[Collected data entries]
━━━━━━━━━━━━━━━━

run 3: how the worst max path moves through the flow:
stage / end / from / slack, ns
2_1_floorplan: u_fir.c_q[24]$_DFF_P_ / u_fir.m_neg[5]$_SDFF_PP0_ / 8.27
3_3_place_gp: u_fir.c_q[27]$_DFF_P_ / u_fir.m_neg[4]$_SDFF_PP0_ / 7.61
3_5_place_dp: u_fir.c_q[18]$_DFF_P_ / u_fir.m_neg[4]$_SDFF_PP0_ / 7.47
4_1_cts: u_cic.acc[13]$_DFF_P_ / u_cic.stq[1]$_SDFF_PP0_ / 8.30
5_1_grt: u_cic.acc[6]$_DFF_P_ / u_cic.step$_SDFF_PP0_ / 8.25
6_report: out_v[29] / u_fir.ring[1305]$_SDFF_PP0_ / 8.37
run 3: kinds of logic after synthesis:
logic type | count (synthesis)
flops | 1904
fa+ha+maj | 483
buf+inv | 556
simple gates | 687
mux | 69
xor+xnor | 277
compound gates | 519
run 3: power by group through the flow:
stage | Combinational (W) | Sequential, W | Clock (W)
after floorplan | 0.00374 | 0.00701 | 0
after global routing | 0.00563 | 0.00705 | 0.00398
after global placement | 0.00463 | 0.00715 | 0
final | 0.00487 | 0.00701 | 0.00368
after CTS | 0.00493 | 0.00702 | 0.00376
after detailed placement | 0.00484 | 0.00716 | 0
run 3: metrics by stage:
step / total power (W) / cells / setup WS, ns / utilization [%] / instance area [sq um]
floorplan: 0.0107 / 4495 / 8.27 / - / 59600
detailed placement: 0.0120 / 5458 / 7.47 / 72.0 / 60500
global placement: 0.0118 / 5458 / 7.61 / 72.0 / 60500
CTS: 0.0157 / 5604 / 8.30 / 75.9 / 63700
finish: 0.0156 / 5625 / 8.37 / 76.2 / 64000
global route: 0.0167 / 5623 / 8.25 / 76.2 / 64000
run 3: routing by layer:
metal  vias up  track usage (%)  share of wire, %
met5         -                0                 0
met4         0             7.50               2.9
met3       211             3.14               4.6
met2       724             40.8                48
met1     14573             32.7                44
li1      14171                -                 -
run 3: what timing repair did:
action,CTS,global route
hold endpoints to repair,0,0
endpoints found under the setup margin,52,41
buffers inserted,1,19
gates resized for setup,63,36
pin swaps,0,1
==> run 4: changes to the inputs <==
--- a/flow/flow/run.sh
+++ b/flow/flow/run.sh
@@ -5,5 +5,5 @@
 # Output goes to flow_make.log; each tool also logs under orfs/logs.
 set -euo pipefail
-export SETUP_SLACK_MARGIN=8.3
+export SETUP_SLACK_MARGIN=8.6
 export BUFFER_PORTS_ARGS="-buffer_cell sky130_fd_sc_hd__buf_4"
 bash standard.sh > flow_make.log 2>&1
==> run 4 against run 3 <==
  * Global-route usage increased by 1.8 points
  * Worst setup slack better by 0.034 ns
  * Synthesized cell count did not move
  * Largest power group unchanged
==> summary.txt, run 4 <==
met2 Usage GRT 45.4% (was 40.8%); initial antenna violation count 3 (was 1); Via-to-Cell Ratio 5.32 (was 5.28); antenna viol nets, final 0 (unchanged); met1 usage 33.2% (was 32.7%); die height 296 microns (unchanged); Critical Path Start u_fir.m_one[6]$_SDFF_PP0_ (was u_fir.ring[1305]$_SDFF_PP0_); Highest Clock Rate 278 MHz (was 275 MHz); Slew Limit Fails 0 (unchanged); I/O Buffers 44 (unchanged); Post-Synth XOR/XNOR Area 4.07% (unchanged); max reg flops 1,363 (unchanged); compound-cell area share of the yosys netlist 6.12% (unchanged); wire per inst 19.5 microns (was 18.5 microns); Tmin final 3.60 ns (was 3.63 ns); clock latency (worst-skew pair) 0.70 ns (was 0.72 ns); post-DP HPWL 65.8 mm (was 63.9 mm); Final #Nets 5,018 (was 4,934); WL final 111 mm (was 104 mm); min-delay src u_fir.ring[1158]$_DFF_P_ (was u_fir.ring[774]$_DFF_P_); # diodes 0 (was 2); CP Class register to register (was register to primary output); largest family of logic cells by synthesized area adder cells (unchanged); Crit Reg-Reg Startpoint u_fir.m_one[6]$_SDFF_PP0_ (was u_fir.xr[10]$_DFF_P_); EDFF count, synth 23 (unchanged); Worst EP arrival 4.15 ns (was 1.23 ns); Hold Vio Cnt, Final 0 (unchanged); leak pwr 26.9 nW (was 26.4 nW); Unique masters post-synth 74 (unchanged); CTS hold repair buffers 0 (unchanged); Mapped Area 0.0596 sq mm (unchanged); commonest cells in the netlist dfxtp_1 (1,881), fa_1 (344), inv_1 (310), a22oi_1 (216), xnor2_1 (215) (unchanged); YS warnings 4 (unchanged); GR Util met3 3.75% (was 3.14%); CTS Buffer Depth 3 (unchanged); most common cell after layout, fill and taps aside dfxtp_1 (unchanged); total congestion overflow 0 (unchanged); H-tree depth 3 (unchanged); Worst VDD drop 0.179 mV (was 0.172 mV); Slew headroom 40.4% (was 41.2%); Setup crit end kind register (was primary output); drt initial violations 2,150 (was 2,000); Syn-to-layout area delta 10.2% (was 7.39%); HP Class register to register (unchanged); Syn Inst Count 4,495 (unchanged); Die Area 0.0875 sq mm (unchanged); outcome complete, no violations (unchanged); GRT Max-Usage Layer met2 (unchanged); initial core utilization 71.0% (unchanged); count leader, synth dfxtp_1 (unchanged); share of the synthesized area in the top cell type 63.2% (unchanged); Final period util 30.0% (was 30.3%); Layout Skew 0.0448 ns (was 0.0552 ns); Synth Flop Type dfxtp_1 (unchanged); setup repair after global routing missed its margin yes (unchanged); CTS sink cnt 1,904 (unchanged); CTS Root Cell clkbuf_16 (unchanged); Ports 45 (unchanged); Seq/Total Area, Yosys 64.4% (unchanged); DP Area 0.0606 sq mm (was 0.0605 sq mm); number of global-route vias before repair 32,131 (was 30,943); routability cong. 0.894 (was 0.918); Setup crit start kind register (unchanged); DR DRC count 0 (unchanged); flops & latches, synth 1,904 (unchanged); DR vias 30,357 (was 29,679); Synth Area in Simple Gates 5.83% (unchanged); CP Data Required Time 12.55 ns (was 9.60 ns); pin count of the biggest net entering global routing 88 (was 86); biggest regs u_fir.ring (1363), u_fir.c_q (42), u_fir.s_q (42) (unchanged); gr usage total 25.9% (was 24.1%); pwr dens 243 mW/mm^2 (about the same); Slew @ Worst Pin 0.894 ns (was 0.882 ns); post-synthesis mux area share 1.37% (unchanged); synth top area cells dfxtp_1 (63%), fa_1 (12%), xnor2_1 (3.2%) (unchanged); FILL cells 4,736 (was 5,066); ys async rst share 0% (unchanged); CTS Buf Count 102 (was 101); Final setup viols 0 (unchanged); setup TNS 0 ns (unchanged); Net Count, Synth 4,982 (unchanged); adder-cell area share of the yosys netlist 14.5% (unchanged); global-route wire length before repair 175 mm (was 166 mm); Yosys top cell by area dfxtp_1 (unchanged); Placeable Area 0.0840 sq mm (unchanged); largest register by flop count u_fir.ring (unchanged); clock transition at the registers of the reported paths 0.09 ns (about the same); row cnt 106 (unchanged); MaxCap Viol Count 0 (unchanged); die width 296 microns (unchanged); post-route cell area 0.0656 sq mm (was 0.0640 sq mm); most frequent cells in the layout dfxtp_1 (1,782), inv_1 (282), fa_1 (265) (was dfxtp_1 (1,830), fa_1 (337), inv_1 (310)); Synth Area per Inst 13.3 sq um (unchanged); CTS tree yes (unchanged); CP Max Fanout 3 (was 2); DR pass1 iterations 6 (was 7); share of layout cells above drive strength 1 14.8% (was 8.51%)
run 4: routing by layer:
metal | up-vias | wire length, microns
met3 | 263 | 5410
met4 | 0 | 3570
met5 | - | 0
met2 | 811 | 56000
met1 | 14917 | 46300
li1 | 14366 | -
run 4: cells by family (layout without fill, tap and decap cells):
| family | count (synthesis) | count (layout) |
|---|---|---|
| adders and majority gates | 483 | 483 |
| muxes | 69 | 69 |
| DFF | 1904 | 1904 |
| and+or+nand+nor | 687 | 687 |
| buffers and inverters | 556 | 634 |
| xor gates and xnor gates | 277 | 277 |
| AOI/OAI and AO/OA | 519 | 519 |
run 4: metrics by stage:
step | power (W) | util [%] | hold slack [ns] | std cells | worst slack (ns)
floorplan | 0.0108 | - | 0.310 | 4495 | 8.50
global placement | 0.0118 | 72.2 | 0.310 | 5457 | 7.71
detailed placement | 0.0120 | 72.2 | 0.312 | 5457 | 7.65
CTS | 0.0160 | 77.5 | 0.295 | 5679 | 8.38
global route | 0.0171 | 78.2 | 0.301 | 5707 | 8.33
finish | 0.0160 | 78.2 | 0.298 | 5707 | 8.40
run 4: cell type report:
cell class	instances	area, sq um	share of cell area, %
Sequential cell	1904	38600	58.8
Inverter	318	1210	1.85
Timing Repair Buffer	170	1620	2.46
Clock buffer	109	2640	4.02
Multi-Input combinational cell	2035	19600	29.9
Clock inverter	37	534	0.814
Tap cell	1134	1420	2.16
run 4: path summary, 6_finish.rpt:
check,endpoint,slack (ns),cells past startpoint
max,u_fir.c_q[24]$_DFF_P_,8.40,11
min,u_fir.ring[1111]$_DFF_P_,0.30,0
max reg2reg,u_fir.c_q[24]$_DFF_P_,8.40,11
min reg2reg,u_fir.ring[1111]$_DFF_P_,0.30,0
Context: an optimization exercise on an open-source flow, tuned for small area, a short achievable clock period and few clock cycles per item. The choices shown serve that exercise and are no tape-out recipe. The RTL of this run was laid out without a check of its function.

===== flow/run.sh =====
#!/bin/bash
# Standard synthesis and layout; the port buffers use buf_1 instead of the
# buffer_ports default (a delay buffer, clkdlybuf4s50_1).
set -euo pipefail
bash standard.sh 'BUFFER_PORTS_ARGS=-buffer_cell sky130_fd_sc_hd__buf_1' finish > standard.log 2>&1

===== standard.sh =====
#!/bin/bash
# synth_recipe.tcl (not shown) runs the flow's synth.tcl, then flattens the netlist and writes it again
# the make line also repeats each setting of config.mk as NAME=value (left out here)
make -C /OpenROAD-flow-scripts/flow DESIGN_CONFIG=/design/flow/config.mk WORK_HOME=/design/flow/orfs CLKGATE_MAP_FILE= SYNTH_SCRIPT=/design/flow/synth_recipe.tcl "${@:-finish}"

===== config.mk =====
export PLATFORM = sky130hd
export DESIGN_NAME = ecc79_codec
export DESIGN_NICKNAME = ecc79_codec
export VERILOG_FILES = /design/flow/design.v
export SDC_FILE = /design/flow/constraint.sdc
export NUM_CORES = 4
export LEC_CHECK = 0
export CAP_MARGIN = 20
export CORE_MARGIN = 2
export CORE_UTILIZATION = 40
export SETUP_SLACK_MARGIN = 0.5
export SLEW_MARGIN = 20
export SYNTH_HIERARCHICAL = 1

===== constraint.sdc =====
create_clock -name core_clock -period 17.0 [get_ports {clk}]
set_input_delay 3.4000 -clock core_clock [delete_from_list [all_inputs] [get_ports {clk}]]
set_output_delay 3.4000 -clock core_clock [all_outputs]
set_load 0.01 [all_outputs]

━━━━━━━━━━━━━━━━

- _What is needed_: Match on "under" and report each line of the data above that has it.

- _Answer for this exercise_:
endpoints found under the setup margin,52,41
 # Output goes to flow_make.log; each tool also logs under orfs/logs.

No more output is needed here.